**WORK ORDER**
Return, word for word, the lines of the listing below from the one with "[src/wdt_top.sv]" through the one with "up to 1024.", and no other lines.

**THE INPUT**
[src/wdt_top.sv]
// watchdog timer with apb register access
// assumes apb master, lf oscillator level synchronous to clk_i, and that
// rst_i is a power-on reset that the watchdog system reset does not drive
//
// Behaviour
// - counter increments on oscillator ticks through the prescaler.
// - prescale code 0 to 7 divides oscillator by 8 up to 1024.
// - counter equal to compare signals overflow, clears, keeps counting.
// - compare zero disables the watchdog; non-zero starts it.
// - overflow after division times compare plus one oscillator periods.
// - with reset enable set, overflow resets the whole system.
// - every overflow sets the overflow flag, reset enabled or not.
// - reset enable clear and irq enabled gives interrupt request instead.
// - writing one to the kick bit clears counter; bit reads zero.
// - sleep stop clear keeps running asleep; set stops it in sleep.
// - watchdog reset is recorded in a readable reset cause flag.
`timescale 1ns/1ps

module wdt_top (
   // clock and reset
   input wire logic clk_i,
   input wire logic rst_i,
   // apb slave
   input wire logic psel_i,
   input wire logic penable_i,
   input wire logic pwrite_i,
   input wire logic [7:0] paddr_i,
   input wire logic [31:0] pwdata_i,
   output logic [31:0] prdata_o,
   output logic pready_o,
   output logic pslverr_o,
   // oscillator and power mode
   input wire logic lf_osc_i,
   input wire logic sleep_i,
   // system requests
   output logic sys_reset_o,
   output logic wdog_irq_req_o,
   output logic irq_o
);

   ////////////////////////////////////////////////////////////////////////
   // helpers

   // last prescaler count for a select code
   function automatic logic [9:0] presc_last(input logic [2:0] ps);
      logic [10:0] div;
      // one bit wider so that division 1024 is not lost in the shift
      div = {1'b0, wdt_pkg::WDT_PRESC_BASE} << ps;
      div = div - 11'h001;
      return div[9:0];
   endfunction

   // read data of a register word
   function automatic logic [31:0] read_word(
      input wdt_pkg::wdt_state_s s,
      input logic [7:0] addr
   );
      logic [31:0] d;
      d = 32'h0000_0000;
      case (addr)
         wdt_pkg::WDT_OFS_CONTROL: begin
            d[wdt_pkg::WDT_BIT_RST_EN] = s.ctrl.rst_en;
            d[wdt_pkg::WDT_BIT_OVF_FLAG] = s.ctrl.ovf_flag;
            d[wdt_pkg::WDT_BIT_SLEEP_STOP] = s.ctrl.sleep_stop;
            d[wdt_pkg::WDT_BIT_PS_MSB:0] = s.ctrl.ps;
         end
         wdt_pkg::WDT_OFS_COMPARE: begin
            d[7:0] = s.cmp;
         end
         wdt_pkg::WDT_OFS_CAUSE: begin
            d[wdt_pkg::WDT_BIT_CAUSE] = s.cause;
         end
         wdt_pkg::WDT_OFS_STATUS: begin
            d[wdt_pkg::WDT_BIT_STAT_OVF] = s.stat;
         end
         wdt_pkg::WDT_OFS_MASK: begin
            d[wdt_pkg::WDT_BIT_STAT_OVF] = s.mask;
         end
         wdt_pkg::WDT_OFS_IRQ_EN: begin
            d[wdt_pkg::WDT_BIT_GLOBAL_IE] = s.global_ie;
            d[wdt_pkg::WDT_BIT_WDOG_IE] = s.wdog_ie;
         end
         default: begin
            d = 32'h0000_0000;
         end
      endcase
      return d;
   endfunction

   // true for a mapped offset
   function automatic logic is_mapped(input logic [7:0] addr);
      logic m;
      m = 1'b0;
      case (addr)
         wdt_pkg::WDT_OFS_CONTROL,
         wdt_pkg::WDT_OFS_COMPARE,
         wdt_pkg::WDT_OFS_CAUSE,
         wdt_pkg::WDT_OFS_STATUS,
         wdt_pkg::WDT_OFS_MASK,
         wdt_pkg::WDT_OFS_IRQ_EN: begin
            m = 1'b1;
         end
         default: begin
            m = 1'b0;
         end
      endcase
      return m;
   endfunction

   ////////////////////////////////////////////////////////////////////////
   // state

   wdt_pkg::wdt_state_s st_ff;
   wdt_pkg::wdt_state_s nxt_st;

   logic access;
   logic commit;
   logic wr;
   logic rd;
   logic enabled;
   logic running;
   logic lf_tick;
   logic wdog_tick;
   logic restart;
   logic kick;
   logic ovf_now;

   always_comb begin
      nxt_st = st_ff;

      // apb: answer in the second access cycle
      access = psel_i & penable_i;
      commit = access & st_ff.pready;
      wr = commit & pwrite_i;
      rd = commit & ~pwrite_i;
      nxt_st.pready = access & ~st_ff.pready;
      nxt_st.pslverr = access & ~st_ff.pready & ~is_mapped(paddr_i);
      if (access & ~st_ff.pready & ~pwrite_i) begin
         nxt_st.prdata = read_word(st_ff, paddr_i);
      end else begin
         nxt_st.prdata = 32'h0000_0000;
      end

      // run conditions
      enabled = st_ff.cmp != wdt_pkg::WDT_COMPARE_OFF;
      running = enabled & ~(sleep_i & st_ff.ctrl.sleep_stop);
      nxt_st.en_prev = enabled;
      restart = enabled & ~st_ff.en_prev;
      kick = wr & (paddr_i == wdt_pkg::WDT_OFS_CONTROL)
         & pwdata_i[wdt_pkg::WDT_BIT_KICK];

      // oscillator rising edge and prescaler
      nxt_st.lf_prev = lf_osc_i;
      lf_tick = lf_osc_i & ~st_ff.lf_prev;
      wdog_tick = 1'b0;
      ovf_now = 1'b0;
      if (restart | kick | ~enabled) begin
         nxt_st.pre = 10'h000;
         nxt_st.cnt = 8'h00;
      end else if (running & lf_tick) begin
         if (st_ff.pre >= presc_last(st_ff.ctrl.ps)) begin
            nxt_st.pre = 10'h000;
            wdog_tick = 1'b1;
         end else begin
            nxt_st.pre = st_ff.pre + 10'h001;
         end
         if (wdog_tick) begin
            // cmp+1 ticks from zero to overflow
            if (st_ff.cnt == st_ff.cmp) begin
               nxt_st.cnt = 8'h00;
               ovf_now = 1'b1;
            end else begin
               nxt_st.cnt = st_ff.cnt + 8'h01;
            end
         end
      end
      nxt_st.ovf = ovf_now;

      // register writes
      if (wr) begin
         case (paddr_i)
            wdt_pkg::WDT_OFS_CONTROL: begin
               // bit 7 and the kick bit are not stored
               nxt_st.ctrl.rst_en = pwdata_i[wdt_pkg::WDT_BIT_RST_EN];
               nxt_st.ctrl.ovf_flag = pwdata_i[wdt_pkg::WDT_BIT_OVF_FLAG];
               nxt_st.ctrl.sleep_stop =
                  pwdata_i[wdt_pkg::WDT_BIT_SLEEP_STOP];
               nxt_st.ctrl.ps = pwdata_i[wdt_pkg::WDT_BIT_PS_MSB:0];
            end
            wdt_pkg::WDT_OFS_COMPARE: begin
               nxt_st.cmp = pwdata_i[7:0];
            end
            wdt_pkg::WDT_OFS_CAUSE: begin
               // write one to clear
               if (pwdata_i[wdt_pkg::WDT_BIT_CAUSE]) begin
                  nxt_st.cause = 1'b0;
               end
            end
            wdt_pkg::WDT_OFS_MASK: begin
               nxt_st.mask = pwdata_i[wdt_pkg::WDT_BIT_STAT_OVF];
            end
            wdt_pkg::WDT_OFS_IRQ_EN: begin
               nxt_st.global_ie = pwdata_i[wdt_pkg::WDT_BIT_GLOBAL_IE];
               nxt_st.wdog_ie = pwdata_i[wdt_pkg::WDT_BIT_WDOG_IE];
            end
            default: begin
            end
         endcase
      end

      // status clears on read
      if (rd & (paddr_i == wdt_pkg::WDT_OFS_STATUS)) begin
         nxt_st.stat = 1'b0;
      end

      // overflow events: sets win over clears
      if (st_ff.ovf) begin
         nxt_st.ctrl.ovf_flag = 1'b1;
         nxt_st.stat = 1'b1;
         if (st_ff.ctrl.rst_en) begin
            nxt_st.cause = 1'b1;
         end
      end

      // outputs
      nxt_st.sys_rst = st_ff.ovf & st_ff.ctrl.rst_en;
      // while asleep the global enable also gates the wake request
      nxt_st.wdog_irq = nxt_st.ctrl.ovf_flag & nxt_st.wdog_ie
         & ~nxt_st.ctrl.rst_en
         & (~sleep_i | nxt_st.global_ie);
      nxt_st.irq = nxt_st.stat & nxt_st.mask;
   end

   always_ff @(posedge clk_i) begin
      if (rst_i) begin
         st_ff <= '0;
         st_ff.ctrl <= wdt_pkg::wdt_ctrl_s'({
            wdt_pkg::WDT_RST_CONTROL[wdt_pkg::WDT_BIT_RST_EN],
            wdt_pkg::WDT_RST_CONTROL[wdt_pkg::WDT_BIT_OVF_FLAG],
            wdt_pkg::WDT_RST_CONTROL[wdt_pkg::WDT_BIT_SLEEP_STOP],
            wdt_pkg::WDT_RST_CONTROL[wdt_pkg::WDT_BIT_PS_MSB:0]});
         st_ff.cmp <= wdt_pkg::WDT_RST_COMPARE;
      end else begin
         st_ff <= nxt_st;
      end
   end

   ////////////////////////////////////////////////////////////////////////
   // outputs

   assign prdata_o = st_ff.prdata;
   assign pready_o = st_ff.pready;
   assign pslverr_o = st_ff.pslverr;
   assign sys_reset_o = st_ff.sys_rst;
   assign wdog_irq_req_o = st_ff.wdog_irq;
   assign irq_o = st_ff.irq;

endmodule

...

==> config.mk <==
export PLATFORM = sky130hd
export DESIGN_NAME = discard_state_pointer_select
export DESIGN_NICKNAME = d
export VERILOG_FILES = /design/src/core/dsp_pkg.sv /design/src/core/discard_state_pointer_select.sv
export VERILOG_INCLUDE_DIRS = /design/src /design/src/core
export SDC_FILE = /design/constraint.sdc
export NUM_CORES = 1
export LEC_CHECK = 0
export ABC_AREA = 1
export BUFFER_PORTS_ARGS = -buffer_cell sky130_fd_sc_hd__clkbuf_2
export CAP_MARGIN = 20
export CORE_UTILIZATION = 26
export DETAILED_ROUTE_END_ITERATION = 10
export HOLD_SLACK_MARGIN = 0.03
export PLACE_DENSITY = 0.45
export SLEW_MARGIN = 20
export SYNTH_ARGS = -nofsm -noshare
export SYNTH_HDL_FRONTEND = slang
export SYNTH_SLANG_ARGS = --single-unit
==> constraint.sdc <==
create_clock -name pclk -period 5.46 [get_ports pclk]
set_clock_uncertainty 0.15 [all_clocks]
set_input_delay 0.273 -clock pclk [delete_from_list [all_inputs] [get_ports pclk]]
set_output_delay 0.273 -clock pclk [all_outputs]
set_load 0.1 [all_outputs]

**TASK SOLUTION**
[src/wdt_top.sv]
// watchdog timer with apb register access
// assumes apb master, lf oscillator level synchronous to clk_i, and that
// rst_i is a power-on reset that the watchdog system reset does not drive
//
// Behaviour
// - counter increments on oscillator ticks through the prescaler.
// - prescale code 0 to 7 divides oscillator by 8 up to 1024.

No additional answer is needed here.